The next year—last year—I can’t recall what kind of space I was in on Valentine’s Day. I do have the card my daughter gave me, a sweet one, with rare sentiments of affection expressed, but somehow we got in one of our all too typical fiery rows that morning: words misspoken, resentments flared, the card torn in two (by her). I taped it back together and have it still, admiring it for the fact that she even made it at all, as this year she didn’t have time (or inclination?). She claims she’s the only kid who makes her mom a Valentine anyway. But this year for the first time she made 5 cards for friends, with little gift bags of chocolates and cookies. That makes me just as happy, even moreso really, that she took the risk to share her heart with them. Even though none of them gave her a card or gift, I felt she was in the better place, being the one who was moved by love and able to express it.

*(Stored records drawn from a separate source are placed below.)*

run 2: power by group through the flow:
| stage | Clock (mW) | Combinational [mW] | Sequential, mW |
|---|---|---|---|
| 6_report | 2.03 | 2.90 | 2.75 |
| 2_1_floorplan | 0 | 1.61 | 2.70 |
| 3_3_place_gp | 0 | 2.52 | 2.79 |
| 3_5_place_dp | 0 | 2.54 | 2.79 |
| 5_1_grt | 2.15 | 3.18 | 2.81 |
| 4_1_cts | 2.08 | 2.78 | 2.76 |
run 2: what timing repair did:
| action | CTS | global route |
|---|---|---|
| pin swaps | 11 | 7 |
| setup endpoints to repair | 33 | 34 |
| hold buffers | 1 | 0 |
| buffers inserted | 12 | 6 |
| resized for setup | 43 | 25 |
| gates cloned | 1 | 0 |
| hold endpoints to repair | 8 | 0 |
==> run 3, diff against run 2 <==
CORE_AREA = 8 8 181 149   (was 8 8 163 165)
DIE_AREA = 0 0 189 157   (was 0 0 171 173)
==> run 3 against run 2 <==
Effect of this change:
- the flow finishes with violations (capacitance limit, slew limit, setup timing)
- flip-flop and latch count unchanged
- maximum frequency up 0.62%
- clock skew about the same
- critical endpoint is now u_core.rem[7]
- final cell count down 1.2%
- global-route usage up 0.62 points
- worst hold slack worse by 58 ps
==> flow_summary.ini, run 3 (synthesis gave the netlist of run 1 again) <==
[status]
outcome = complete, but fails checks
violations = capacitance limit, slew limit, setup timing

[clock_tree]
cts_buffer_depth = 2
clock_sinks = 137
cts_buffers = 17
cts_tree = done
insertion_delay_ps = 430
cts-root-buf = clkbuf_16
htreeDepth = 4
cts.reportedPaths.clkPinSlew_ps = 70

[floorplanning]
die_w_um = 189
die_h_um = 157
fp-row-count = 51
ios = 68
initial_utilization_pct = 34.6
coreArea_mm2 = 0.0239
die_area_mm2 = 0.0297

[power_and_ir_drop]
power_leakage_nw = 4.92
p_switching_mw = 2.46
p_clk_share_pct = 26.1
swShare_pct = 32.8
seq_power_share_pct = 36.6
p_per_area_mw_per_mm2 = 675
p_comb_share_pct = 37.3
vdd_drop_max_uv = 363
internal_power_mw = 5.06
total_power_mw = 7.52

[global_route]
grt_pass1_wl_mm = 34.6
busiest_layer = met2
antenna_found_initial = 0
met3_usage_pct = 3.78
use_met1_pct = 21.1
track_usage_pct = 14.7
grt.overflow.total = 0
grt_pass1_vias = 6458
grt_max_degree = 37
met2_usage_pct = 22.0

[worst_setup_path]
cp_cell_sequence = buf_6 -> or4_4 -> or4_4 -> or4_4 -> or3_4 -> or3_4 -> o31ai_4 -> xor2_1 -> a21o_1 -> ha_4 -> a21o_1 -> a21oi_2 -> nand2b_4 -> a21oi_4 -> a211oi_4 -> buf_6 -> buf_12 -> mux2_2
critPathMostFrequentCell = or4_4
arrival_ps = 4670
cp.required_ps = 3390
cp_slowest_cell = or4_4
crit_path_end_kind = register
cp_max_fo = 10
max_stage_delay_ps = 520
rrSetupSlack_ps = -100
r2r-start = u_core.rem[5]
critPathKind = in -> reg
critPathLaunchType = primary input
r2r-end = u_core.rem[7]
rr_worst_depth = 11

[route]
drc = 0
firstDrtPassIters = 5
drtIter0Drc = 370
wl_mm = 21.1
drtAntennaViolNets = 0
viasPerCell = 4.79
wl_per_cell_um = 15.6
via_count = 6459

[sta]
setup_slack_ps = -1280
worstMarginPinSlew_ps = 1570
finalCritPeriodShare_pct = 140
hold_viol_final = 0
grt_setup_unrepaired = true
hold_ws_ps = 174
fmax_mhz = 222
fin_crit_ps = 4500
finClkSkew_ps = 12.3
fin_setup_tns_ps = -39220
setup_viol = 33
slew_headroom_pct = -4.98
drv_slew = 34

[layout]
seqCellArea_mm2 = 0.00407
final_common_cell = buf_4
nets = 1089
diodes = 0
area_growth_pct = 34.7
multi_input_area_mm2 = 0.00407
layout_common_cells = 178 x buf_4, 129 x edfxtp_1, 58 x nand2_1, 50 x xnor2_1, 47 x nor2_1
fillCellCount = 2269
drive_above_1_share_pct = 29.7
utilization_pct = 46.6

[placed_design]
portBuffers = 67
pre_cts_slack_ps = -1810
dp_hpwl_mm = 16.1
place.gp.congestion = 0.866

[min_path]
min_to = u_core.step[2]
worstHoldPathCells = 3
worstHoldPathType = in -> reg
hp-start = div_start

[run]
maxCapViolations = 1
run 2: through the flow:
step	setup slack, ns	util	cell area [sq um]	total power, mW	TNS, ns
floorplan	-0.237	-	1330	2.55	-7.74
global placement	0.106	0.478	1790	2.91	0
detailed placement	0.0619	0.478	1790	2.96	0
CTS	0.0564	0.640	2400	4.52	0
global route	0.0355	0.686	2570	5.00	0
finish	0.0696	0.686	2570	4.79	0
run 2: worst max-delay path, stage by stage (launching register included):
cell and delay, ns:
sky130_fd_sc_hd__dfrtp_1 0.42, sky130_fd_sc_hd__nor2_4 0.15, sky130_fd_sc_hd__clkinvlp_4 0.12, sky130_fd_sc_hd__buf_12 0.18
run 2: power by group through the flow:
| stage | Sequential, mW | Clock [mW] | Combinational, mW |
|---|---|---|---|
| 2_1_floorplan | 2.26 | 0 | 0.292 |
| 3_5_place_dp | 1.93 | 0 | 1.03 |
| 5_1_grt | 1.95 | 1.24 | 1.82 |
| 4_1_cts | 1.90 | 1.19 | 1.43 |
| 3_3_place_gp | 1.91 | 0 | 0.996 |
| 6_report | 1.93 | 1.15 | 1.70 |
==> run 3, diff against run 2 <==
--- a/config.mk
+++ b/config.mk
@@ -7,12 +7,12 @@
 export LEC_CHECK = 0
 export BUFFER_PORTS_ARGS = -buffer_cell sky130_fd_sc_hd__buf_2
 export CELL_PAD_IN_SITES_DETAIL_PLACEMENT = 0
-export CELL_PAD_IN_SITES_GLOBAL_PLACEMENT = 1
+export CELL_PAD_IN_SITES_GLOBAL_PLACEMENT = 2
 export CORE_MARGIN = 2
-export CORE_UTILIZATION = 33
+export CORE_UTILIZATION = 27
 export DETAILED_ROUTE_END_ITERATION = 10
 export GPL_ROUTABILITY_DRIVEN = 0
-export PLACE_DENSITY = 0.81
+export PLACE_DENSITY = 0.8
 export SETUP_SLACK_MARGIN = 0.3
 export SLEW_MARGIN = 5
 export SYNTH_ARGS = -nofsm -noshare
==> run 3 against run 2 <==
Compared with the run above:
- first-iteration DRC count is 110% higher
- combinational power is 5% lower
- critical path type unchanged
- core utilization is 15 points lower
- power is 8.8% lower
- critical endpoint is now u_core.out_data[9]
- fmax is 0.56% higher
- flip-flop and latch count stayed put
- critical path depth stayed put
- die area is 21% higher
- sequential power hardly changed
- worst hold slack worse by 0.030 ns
## src/zbt_video_pkg.sv

```systemverilog
package zbt_video_pkg;

   //////////////////////////////
   // memory geometry
   //////////////////////////////

   // one ZBT bank has 2^19 words of 36 bits
   localparam int addr_w = 19;
   localparam int word_w = 36;

   //////////////////////////////
   // default XGA 1024x768 timing
   //////////////////////////////

   // horizontal, in pixel clocks
   localparam int def_h_active     = 1024;
   localparam int def_h_sync_start = 1048;
   localparam int def_h_sync_end   = 1184;
   localparam int def_h_total      = 1344;

   // vertical, in lines
   localparam int def_v_active     = 768;
   localparam int def_v_sync_start = 777;
   localparam int def_v_sync_end   = 783;
   localparam int def_v_total      = 806;

   // how far ahead of the beam the memory is read, in pixels
   localparam int def_lookahead    = 8;

   //////////////////////////////
   // video data types
   //////////////////////////////

   // one grey pixel
   typedef logic [7:0] pixel_t;

   // word address into the ZBT
   typedef logic [addr_w-1:0] vram_addr_t;

   // one memory word, seen either as raw pin data or as four pixels
   // pixel 0 sits in the top byte below the spare nibble
   // and is shown first on screen
   typedef union packed {
      // raw bits as they travel on the ram data bus
      logic [word_w-1:0] raw;
      // display view
      struct packed {
         // not used for video, written as zero
         logic [3:0]   spare;
         pixel_t [0:3] px;
      } pix;
   } vram_word_u;

endpackage

```

## src/xga_timing.sv

```systemverilog
`timescale 1ns/1ps

module xga_timing #(
   parameter int h_active     = zbt_video_pkg::def_h_active,
   parameter int h_sync_start = zbt_video_pkg::def_h_sync_start,
   parameter int h_sync_end   = zbt_video_pkg::def_h_sync_end,
   parameter int h_total      = zbt_video_pkg::def_h_total,
   parameter int v_active     = zbt_video_pkg::def_v_active,
   parameter int v_sync_start = zbt_video_pkg::def_v_sync_start,
   parameter int v_sync_end   = zbt_video_pkg::def_v_sync_end,
   parameter int v_total      = zbt_video_pkg::def_v_total
) (
   input  logic        clk,
   input  logic        reset,
   output logic [10:0] hcount,
   output logic [9:0]  vcount,
   output logic        hsync,
   output logic        vsync,
   output logic        blank
);

   // separate blank flags per direction
   logic hblank;
   logic vblank;
   logic next_hblank;
   logic next_vblank;

   // horizontal events, true on the last pixel before the change
   logic hblank_on;
   logic hsync_on;
   logic hsync_off;
   logic hreset;

   // vertical events, only at the end of a line
   logic vblank_on;
   logic vsync_on;
   logic vsync_off;
   logic vreset;

   assign hblank_on = (hcount == 11'(h_active - 1));
   assign hsync_on  = (hcount == 11'(h_sync_start - 1));
   assign hsync_off = (hcount == 11'(h_sync_end - 1));
   assign hreset    = (hcount == 11'(h_total - 1));

   assign vblank_on = hreset && (vcount == 10'(v_active - 1));
   assign vsync_on  = hreset && (vcount == 10'(v_sync_start - 1));
   assign vsync_off = hreset && (vcount == 10'(v_sync_end - 1));
   assign vreset    = hreset && (vcount == 10'(v_total - 1));

   // blank state for the next pixel
   // so the registered blank lines up with the counters
   assign next_hblank = hreset ? 1'b0 : (hblank_on ? 1'b1 : hblank);
   assign next_vblank = vreset ? 1'b0 : (vblank_on ? 1'b1 : vblank);

   always_ff @(posedge clk) begin
      if (reset) begin
         hcount <= '0;
         vcount <= '0;
         hblank <= 1'b0;
         vblank <= 1'b0;
         hsync  <= 1'b1;
         vsync  <= 1'b1;
         blank  <= 1'b0;
      end else begin
         hcount <= hreset ? '0 : hcount + 11'd1;
         // line counter steps once per line
         if (hreset) begin
            vcount <= vreset ? '0 : vcount + 10'd1;
         end
         hblank <= next_hblank;
         vblank <= next_vblank;
         // syncs are active low
         hsync  <= hsync_on ? 1'b0 : (hsync_off ? 1'b1 : hsync);
         vsync  <= vsync_on ? 1'b0 : (vsync_off ? 1'b1 : vsync);
         blank  <= next_hblank | next_vblank;
      end
   end

   // counters never leave the frame
   hcount_in_line : assert property (@(posedge clk) disable iff (reset)
      hcount < 11'(h_total));
   vcount_in_frame : assert property (@(posedge clk) disable iff (reset)
      vcount < 10'(v_total));

endmodule

```

## src/vram_fetch.sv

```systemverilog
`timescale 1ns/1ps

module vram_fetch #(
   parameter int h_total   = zbt_video_pkg::def_h_total,
   parameter int v_total   = zbt_video_pkg::def_v_total,
   parameter int lookahead = zbt_video_pkg::def_lookahead
) (
   input  logic                       clk,
   input  logic                       reset,
   input  logic [10:0]                hcount,
   input  logic [9:0]                 vcount,
   output zbt_video_pkg::vram_addr_t  fetch_addr,
   input  zbt_video_pkg::vram_word_u  read_word,
   output zbt_video_pkg::pixel_t      vr_pixel
);

   //////////////////////////////
   // look-ahead position
   //////////////////////////////

   // beam position lookahead pixels from now
   logic [10:0] hcount_f;
   logic [9:0]  vcount_f;
   // look-ahead runs past the end of the line
   logic        wrap;

   assign wrap = (hcount >= 11'(h_total - lookahead));

   always_comb begin
      if (!wrap) begin
         // same line further right
         hcount_f = hcount + 11'(lookahead);
         vcount_f = vcount;
      end else begin
         // start of the following line
         hcount_f = hcount - 11'(h_total - lookahead);
         vcount_f = (vcount == 10'(v_total - 1)) ? '0 : vcount + 10'd1;
      end
   end

   // one word holds four pixels so the low two bits drop out
   assign fetch_addr = {1'b0, vcount_f, hcount_f[9:2]};

   //////////////////////////////
   // read data capture
   //////////////////////////////

   // word as it came back from the memory
   zbt_video_pkg::vram_word_u fetched_word;
   // word whose pixels are on screen now
   zbt_video_pkg::vram_word_u display_word;

   // address presented at low bits 3 is on the pins at 0
   // and its data shows on the bus at 2
   // requests at low bits 2 may be lost to pattern writes
   always_ff @(posedge clk) begin
      if (hcount[1:0] == 2'd2) begin
         fetched_word <= read_word;
      end
   end

   // hand over at the end of a group
   // so all four pixels of the next group come from one word
   always_ff @(posedge clk) begin
      if (hcount[1:0] == 2'd3) begin
         display_word <= fetched_word;
      end
   end

   // pixel n of the word on the n-th clock of its group
   assign vr_pixel = display_word.pix.px[hcount[1:0]];

   // the display word only moves at a group boundary
   display_word_held : assert property (@(posedge clk) disable iff (reset)
      (hcount[1:0] != 2'd3) |=> $stable(display_word));

endmodule

```

## src/pattern_writer.sv

```systemverilog
`timescale 1ns/1ps

module pattern_writer (
   input  logic                       clk,
   input  logic                       reset,
   input  logic                       stripe_wide,
   input  logic                       write_taken,
   output zbt_video_pkg::vram_addr_t  write_addr,
   output zbt_video_pkg::vram_word_u  write_word
);

   // grey level shared by all four pixels of the word
   zbt_video_pkg::pixel_t stripe;

   //////////////////////////////
   // address counter
   //////////////////////////////

   // sweeps the whole bank and rolls over at 2^19
   // waits on the current word until the port uses its slot
   always_ff @(posedge clk) begin
      if (reset) begin
         write_addr <= '0;
      end else if (write_taken) begin
         write_addr <= write_addr + 1'b1;
      end
   end

   //////////////////////////////
   // stripe data
   //////////////////////////////

   // narrow stripes change every 8 words
   // wide stripes every 16 words
   // low nibble of each pixel stays dark
   assign stripe = stripe_wide ? {write_addr[7:4], 4'b0000}
                               : {write_addr[6:3], 4'b0000};

   always_comb begin
      write_word.pix.spare = 4'b0000;
      write_word.pix.px    = {4{stripe}};
   end

endmodule

```

## src/zbt_port.sv

```systemverilog
`timescale 1ns/1ps

module zbt_port (
   input  logic                                  clk,
   input  logic                                  reset,
   input  logic                                  blank,
   input  logic [10:0]                           hcount,
   input  logic                                  pattern_write_en,
   input  zbt_video_pkg::vram_addr_t             fetch_addr,
   input  zbt_video_pkg::vram_addr_t             write_addr,
   input  zbt_video_pkg::vram_word_u             write_word,
   output logic                                  write_taken,
   output zbt_video_pkg::vram_word_u             read_word,
   output logic [zbt_video_pkg::addr_w-1:0]      ram_address,
   output logic                                  ram_we_b,
   output logic                                  ram_cen_b,
   output logic [zbt_video_pkg::word_w-1:0]      ram_data_out,
   output logic                                  ram_data_oe,
   input  logic [zbt_video_pkg::word_w-1:0]      ram_data_in
);

   // this cycle belongs to the pattern writer
   logic                      write_slot;
   // write word next to the address on the pins
   zbt_video_pkg::vram_word_u word_q;
   // write word and enable one cycle later
   zbt_video_pkg::vram_word_u word_s1;
   logic                      oe_s1;

   // slot at low bits 2 during blanking
   // the useful read of each group is requested at low bits 3
   assign write_slot  = blank && (hcount[1:0] == 2'd2) && pattern_write_en;
   assign write_taken = write_slot;

   //////////////////////////////
   // request onto the pins
   //////////////////////////////

   always_ff @(posedge clk) begin
      ram_address <= write_slot ? write_addr : fetch_addr;
      word_q      <= write_word;
   end

   always_ff @(posedge clk) begin
      if (reset) begin
         ram_we_b    <= 1'b1;
         ram_cen_b   <= 1'b0;
         oe_s1       <= 1'b0;
         ram_data_oe <= 1'b0;
      end else begin
         ram_we_b    <= !write_slot;
         // clock enable stays active so the pipeline never stalls
         ram_cen_b   <= 1'b0;
         // bus turns around two cycles after the write command
         oe_s1       <= !ram_we_b;
         ram_data_oe <= oe_s1;
      end
   end

   //////////////////////////////
   // write data pipeline
   //////////////////////////////

   always_ff @(posedge clk) begin
      word_s1      <= word_q;
      ram_data_out <= word_s1.raw;
   end

   // read data goes straight through, the fetch stage picks its cycle
   assign read_word = ram_data_in;

   // data bus driven exactly in the ZBT write data cycle
   write_data_latency : assert property (@(posedge clk) disable iff (reset)
      ram_data_oe == !$past(ram_we_b, 2));

endmodule

```

## src/zbt_video_top.sv

```systemverilog
`timescale 1ns/1ps

module zbt_video_top #(
   parameter int h_active     = zbt_video_pkg::def_h_active,
   parameter int h_sync_start = zbt_video_pkg::def_h_sync_start,
   parameter int h_sync_end   = zbt_video_pkg::def_h_sync_end,
   parameter int h_total      = zbt_video_pkg::def_h_total,
   parameter int v_active     = zbt_video_pkg::def_v_active,
   parameter int v_sync_start = zbt_video_pkg::def_v_sync_start,
   parameter int v_sync_end   = zbt_video_pkg::def_v_sync_end,
   parameter int v_total      = zbt_video_pkg::def_v_total,
   parameter int lookahead    = zbt_video_pkg::def_lookahead
) (
   input  logic                                  clk,
   input  logic                                  reset,
   input  logic                                  pattern_write_en,
   input  logic                                  stripe_wide,
   input  logic                                  test_bars,
   output logic [zbt_video_pkg::addr_w-1:0]      ram_address,
   output logic                                  ram_we_b,
   output logic                                  ram_cen_b,
   output logic [zbt_video_pkg::word_w-1:0]      ram_data_out,
   output logic                                  ram_data_oe,
   input  logic [zbt_video_pkg::word_w-1:0]      ram_data_in,
   output zbt_video_pkg::pixel_t                 vga_pixel,
   output logic                                  vga_blank_b,
   output logic                                  vga_hsync,
   output logic                                  vga_vsync
);

   // raster state
   logic [10:0] hcount;
   logic [9:0]  vcount;
   logic        hsync;
   logic        vsync;
   logic        blank;

   // memory traffic between the blocks
   zbt_video_pkg::vram_addr_t fetch_addr;
   zbt_video_pkg::vram_word_u read_word;
   zbt_video_pkg::vram_addr_t write_addr;
   zbt_video_pkg::vram_word_u write_word;
   logic                      write_taken;
   zbt_video_pkg::pixel_t     vr_pixel;

   //////////////////////////////
   // blocks
   //////////////////////////////

   xga_timing #(
      .h_active     (h_active),
      .h_sync_start (h_sync_start),
      .h_sync_end   (h_sync_end),
      .h_total      (h_total),
      .v_active     (v_active),
      .v_sync_start (v_sync_start),
      .v_sync_end   (v_sync_end),
      .v_total      (v_total)
   ) timing (
      .clk    (clk),
      .reset  (reset),
      .hcount (hcount),
      .vcount (vcount),
      .hsync  (hsync),
      .vsync  (vsync),
      .blank  (blank)
   );

   vram_fetch #(
      .h_total   (h_total),
      .v_total   (v_total),
      .lookahead (lookahead)
   ) fetch (
      .clk        (clk),
      .reset      (reset),
      .hcount     (hcount),
      .vcount     (vcount),
      .fetch_addr (fetch_addr),
      .read_word  (read_word),
      .vr_pixel   (vr_pixel)
   );

   pattern_writer writer (
      .clk         (clk),
      .reset       (reset),
      .stripe_wide (stripe_wide),
      .write_taken (write_taken),
      .write_addr  (write_addr),
      .write_word  (write_word)
   );

   zbt_port port (
      .clk              (clk),
      .reset            (reset),
      .blank            (blank),
      .hcount           (hcount),
      .pattern_write_en (pattern_write_en),
      .fetch_addr       (fetch_addr),
      .write_addr       (write_addr),
      .write_word       (write_word),
      .write_taken      (write_taken),
      .read_word        (read_word),
      .ram_address      (ram_address),
      .ram_we_b         (ram_we_b),
      .ram_cen_b        (ram_cen_b),
      .ram_data_out     (ram_data_out),
      .ram_data_oe      (ram_data_oe),
      .ram_data_in      (ram_data_in)
   );

   //////////////////////////////
   // output register
   //////////////////////////////

   // hardwired bars are 64 pixels wide in 8 grey steps
   always_ff @(posedge clk) begin
      vga_pixel <= test_bars ? {hcount[8:6], 5'b00000} : vr_pixel;
   end

   // sync and blank take the same single register as the pixel
   always_ff @(posedge clk) begin
      if (reset) begin
         vga_blank_b <= 1'b0;
         vga_hsync   <= 1'b1;
         vga_vsync   <= 1'b1;
      end else begin
         vga_blank_b <= !blank;
         vga_hsync   <= hsync;
         vga_vsync   <= vsync;
      end
   end

endmodule

```

## config.mk

```make
export PLATFORM = sky130hd
export DESIGN_NAME = zbt_video_top
export DESIGN_NICKNAME = d
export VERILOG_FILES = /design/src/zbt_video_pkg.sv /design/src/xga_timing.sv /design/src/vram_fetch.sv /design/src/pattern_writer.sv /design/src/zbt_port.sv /design/src/zbt_video_top.sv
export SDC_FILE = /design/constraint.sdc
export NUM_CORES = 1
export LEC_CHECK = 0
export BUFFER_PORTS_ARGS = -buffer_cell sky130_fd_sc_hd__buf_2
export CORE_MARGIN = 3
export CORE_UTILIZATION = 24
export DETAILED_ROUTE_END_ITERATION = 10
export PLACE_DENSITY = 0.43
export SLEW_MARGIN = 10
export SYNTH_ARGS = -nofsm -noshare
export SYNTH_HDL_FRONTEND = slang
export SYNTH_SLANG_ARGS = --single-unit
```

## constraint.sdc

```tcl
create_clock -name clk -period 10.1 [get_ports clk]
set_input_delay 0.505 -clock clk [delete_from_list [all_inputs] [get_ports clk]]
set_output_delay 0.505 -clock clk [all_outputs]
set_load 0.05 [all_outputs]
```

==> impl_metrics.json, run 1 <==
{
  "gp_routability_congestion": 0.8007,
  "antenna_found_initial": 0,
  "clock.fmax_ghz": 0.3018,
  "fp.dieH_um": 165.0,
  "yosysTopAreaCell": "edfxtp_1",
  "fill_cells": 2529,
  "irDropWorstVdd_mv": 0.08798,
  "slew_headroom_pct": 30.80,
  "r2r_end": "writer.write_addr[9]",
  "clock_sinks": 154,
  "synth_top_area_share_pct": 31.67,
  "critPathKind": "reg2reg",
  "yosys.cell_types.count": 52,
  "areaGrowthSynthToFinish_pct": 19.38,
  "finalSetupTns_ns": 0,
  "io_buffers": 84,
  "grt-ovfl-total": 0,
  "synth-edff-count": 64,
  "holdCritStartpoint": "ram_data_in[27]",
  "htreeDepth": 4,
  "min_path_type": "in2reg",
  "start_util_pct": 24.66,
  "tightest_slew_ns": 1.038,
  "cp-start-kind": "register",
  "post-route-period-util_pct": 32.80,
  "yosys_most_used_dff": "dfxtp_1",
  "cts_resized": 0,
  "outcome": "finished clean",
  "syn_area_per_cell_um2": 11.76,
  "crit_fanout": 19,
  "syn_area_um2": 6068,
  "ys_async_sr_fraction_pct": 0,
  "setup_viol": 0,
  "rsz0062_at_grt": "no",
  "cts_buffer_depth": 2,
  "core_area_um2": 24600,
  "skew_ns": 0.01149,
  "fin_area_um2": 7244,
  "nets": 637,
  "synth_seq_cells": 154,
  "cts-root-buf": "clkbuf_16",
  "layout_commonest_cell": "dfxtp_1",
  "arrival_ns": 3.59,
  "cts_made_buffers": 17,
  "routedWlPerCell_um": 13.49,
  "via_per_inst": 4.137,
  "cts_setup_buffers": 0,
  "diodes": 0,
  "grt_pass1_vias": 3856,
  "hold_viol": 0,
  "cts_tree": "built",
  "hold_buffers": 0,
  "p_leak_nw": 2.756,
  "min_path_cells": 1,
  "grt_pass1_wl_um": 20210,
  "dr_total_vias": 3814,
  "maxSlewViolCount": 0,
  "syn_inst": 516,
  "wl_um": 12440,
  "dp_hpwl_um": 8392,
  "finalCriticalPeriod_ns": 3.313,
  "track_usage_pct": 9.602,
  "place_area_um2": 6636,
  "cp.required_ns": 10.38,
  "io_pins": 110,
  "drc": 0,
  "whs_endpoint": "fetch.fetched_word[27]",
  "drive_gt1_share_pct": 24.08,
  "first_pass_iters": 4,
  "drt-initial-drc-count": 197,
  "cap_viol_max_count": 0,
  "yosys_warnings": 0,
  "timing.rr.start": "timing.hcount[1]",
  "synth-seq-area-share_pct": 61.36,
  "reg2reg_setup_slack_ns": 6.79,
  "dieWidth_um": 165.0,
  "final_cell_mix": "dfxtp_1, buf_2, edfxtp_1",
  "rows": 57,
  "synth.top_cells.by_area": "edfxtp_1, dfxtp_1, buf_4",
  "worstRegToRegCells": 6,
  "powerDensity_nw_per_um2": 191.0,
  "critPathCaptureType": "register",
  "die-area_um2": 27230,
  "clk_latency_ns": 0.43,
  "cts.clk_slew.worst_paths_ns": 0.08,
  "grt_max_degree": 42,
  "ant_nets": 0
}
cells in the mapped netlist, drive strengths merged (2+ instances only):
master and count:
dfxtp 90, edfxtp 64, nor2 57, buf 41, nand2 33, xor2 26
a21oi 21, nand3 20, o21ai 17, clkbuf 15, nor2b 13, ha 11
xnor2 11, inv 9, mux4 8, a31oi 7, mux2 7, nand4 7
nor3 7, and4 5, nor4 5, and2 4, and3 4, nand2b 4
a41oi 3, or2 3, or3b 3, or4 3, a211oi 2, nand3b 2
o211ai 2, o21a 2
cells by family after synthesis:
family / synth area share [%]
and+or+nand+nor: 14.60
DFF: 61.36
buffers and inverters: 6.289
AOI/OAI and AO/OA: 5.814
xor gates and xnor gates: 5.340
muxes: 4.268
adders and majority gates: 2.268
other: 0.06180
critical path, cell delays in order, from the launching register on:
cell     delay [ns]
dfxtp_1        0.71
ha_1           0.28
nand3_1        0.56
nor3_1         0.91
or3b_2         0.51
xor2_1         0.14
nor2_1         0.05
how the worst max path moves through the flow:
stage                     slack [ns]        startpoint              endpoint  cells past startpoint
after floorplan                 6.78  timing.hcount[0]  writer.write_addr[9]                      8
after global placement          6.73  timing.hcount[1]  writer.write_addr[9]                      6
after detailed placement        6.73  timing.hcount[1]  writer.write_addr[9]                      6
after CTS                       6.72  timing.hcount[1]  writer.write_addr[9]                      6
after global routing            6.30  timing.hcount[0]   port.ram_address[7]                     12
final                           6.79  timing.hcount[1]  writer.write_addr[9]                      6
layout make-up:
cell class	count	area (um^2)	area share, %
timing repair buffer	86	435.4	6.010
tap	324	405.4	5.596
inverter	9	33.78	0.4663
multi-input combinational	317	2038	28.13
sequential	154	3724	51.40
clock inverter	15	182.7	2.522
clock buffer	17	425.4	5.872
through the flow:
step	setup WS [ns]	total power, mW	util (%)	hold WS, ns	cells
2_1_floorplan	6.782	0.7395	-	0.3096	536
3_3_place_gp	6.729	0.7522	26.97	0.3102	890
3_5_place_dp	6.726	0.7533	26.97	0.3121	890
4_1_cts	6.716	1.407	29.44	0.2220	922
5_1_grt	6.297	1.439	29.44	0.2151	922
6_report	6.787	1.384	29.44	0.2424	922
sequential cells by signal, summed over array words and instances, names as in the netlist:
name,flops
timing.hcount,11
timing.hsync,1
timing.hblank,1
timing.vcount,10
vga_hsync,1
timing.vblank,1
port.ram_we_b,1
port.ram_address,19
timing.vsync,1
port.ram_data_out,4
vga_blank_b,1
port.oe_s1,1
vga_vsync,1
fetch.display_word,32
port.word_q,4
port.word_s1,4
vga_pixel,8
port.ram_data_oe,1
writer.write_addr,19
timing.blank,1
fetch.fetched_word,32
report_power, final:
part | internal [mW] | switching (mW)
Clock | 0.337 | 0.309
Sequential | 0.665 | 0.00811
Combinational | 0.0171 | 0.0468
routing by layer:
metal	vias up	global-route usage [%]	wire length, um
met5	-	0	0
met4	0	3.698	210
met3	20	3.035	810
met2	114	15.08	5674
met1	1789	12.32	5745
li1	1891	-	-
Power figures use the tool's default switching activity.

Amazingly, Valentine’s Day kept getting better. I brought A. to be part of Eve Ensler’s One Billion Rising dance event, to bring awareness to violence against women, and to feel a part of something much larger than ourselves, and so very important. We saw women we knew dancing in the town plaza (I had planned to dance myself but was recovering from being sick), and afterwards, the festively red-clad brass band tooting and fluting to everyone’s great delight, playing songs like All You Need Is Love, and leading us in rocking parade down Main Street. Later that evening I spontaneously attended a Not-Your Ordinary Valentine’s Day Love Salon, an evening of poetry, improv storytelling, and music offered up by many of our town’s own talented and community-minded spirits. The focus was not on romantic love as we’ve been taught it, but about love’s many shades and expressions. The evening included the deeply touching song, “Love Is An Opening Door,” popularized by Elton John, which harkened back to my morning experience in meditation. Ah, Sebastopol! Ah Love!